It is scheduled for 6:30 p.m. at the Peace Lutheran Church on North 51st Street.
The service comes amidst the search for two missing Milwaukee boys. Purvis Parker, 11, and Quadrevion Henning, 12, have been missing since March 19.
The Milwaukee Brewers are also helping out with the search. The boys' pictures are being shown before and during games at Miller Park. The pictures will also appear outside on the Miller Park's lighted billboard along Interstate 94. On Friday and Saturday Brewers' fans who come to the games will find fliers on their cars with the boys' pictures on them.
NAACP volunteers are handing out the fliers.
Meanwhile, investigators are taking a closer look into the families the boys. Investigators are retracing family members' original stories when the boys first disappeared.
They are also checking family interviews with the media.
Milwaukee police said Monday that they were pulling back their mobile command units which have been used to search for the boys.

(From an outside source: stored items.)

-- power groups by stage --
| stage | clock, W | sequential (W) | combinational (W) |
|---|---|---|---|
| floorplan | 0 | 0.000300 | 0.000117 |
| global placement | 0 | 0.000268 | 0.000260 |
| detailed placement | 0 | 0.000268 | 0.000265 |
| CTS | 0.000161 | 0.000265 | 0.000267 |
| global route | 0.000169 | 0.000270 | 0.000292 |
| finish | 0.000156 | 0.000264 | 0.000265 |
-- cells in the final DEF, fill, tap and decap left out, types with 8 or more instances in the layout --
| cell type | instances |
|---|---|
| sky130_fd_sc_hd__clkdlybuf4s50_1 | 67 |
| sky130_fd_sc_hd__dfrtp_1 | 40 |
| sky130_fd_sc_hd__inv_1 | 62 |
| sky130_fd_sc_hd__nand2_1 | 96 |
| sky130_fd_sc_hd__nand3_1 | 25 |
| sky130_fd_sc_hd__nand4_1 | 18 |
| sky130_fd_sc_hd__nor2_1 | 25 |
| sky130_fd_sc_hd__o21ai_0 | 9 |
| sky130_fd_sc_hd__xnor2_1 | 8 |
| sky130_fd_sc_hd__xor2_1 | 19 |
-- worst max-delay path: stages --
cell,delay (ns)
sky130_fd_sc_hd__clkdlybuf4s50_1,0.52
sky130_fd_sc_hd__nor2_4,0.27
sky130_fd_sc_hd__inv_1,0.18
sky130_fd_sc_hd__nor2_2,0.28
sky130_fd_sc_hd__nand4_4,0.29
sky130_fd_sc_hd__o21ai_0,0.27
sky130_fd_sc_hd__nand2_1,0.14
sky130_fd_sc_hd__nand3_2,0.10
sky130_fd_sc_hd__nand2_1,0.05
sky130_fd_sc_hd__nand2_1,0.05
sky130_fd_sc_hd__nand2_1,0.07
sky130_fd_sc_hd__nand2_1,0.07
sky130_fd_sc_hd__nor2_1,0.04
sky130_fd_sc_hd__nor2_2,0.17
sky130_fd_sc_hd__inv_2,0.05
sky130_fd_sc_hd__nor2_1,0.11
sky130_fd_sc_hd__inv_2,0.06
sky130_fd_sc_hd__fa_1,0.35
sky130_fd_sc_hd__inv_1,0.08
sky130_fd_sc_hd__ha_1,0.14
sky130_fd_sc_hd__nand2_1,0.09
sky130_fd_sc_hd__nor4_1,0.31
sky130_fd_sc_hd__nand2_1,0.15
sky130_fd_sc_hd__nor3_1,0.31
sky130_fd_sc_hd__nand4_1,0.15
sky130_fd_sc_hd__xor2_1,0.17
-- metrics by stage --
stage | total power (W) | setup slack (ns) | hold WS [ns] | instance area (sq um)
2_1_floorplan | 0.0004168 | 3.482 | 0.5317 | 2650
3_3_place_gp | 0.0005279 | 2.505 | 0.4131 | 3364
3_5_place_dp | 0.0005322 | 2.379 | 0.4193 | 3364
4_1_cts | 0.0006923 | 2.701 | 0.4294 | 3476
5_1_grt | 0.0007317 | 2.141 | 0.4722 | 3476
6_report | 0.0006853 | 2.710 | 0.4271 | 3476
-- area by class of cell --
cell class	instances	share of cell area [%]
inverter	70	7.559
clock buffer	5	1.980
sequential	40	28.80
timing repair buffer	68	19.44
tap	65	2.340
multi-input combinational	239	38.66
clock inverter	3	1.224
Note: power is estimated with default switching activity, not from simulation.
File: src/rtl/oric_tap_pkg.sv
// rtl/oric_tap_pkg.sv - shared types, frame constants and cell-bit helper for the Oric TAP player
//
// Purpose : player FSM states, cell phases, frame length and the function that
//           picks the level of a given cell within a byte frame.
// Ports   : none (package).
package oric_tap_pkg;

    typedef enum logic [1:0] {
        IDLE  = 2'd0,
        FETCH = 2'd1,
        SEND  = 2'd2,
        DONE  = 2'd3
    } tap_state_t;

    typedef enum logic {
        PH_HI = 1'b0,
        PH_LO = 1'b1
    } cell_phase_t;

    localparam int STOP_BITS_DEF = 4;

    // start cell + 8 data cells + parity cell + stop cells
    function automatic int frame_cells(input int stop_bits);
        return 10 + stop_bits;
    endfunction

    localparam int FRAME_CELLS = frame_cells(STOP_BITS_DEF);

    // Level of cell idx in the frame: 0 = start, 1..8 = data LSB first,
    // 9 = odd parity, anything later is a stop cell.
    function automatic logic cell_bit(input logic [7:0] data, input int idx);
        if (idx == 0) begin
            return 1'b0;
        end else if (idx <= 8) begin
            return data[3'(idx - 1)];
        end else if (idx == 9) begin
            return ~^data;
        end else begin
            return 1'b1;
        end
    endfunction

endpackage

Police still have no idea what happened to them.
"We're consolidating all of our operations at the emergency operations center. We don't want anyone in the neighborhood to get the impression or have the idea that we are moving our operations out of there, that we're backing off on the search. That's certainly not the case," Milwaukee Police Department public relations manager Anne Schwartz said.
Milwaukee police and members of the U.S. Army Reserve searched an 11-mile stretch of the Menomonee River Parkway Sunday.
Henning goes to Labrew Troopers Military Academy and wants to be in the Army.
That is partly why the military got involved in the search.
Police said they still have little to go on. Deputy Chief Brian O'Keefe said said they removed computers from the boys' homes Wednesday to see if there was any e-mail activity that could lead them to the boys.
The reward fund is now up near $60,000.
If you have any information about the missing boys call the tip line at (877) 628-3804.
April 11th -
Search For Missing Milwaukee Boys Enters Fourth Week
Family Working To Keep Search Going
MILWAUKEE, Wis. -- The search for two missing Milwaukee boys is entering its fourth week.
The boys' families are keeping busy trying to keep the case in the public eye.
Family members want the faces of Purvis Virginia Parker and Quadrevion Henning everywhere.
This week, the boys' pictures are posted in Auto Mart Magazine.
Volunteers spent the weekend tying white ribbons around trees throughout Milwaukee. They said the ribbons are a sign of support for the families and a sign of hope the boys will return home safely.
"It's very frustrating. We want nothing better than to bring the boys home tomorrow and bring them back to their families," said Milwaukee Police Chief Nan Haggerty in an interview on Monday. "It's frustrating. We've pulled out all the stops doing everything we possibly can."
A benefit concert, held over the weekend, raised roughly $4,000 in reward money. As of Monday night, a total of more than $63,000 is being offered for anyone providing information about the boys' whereabouts. The money is split between four different reward funds.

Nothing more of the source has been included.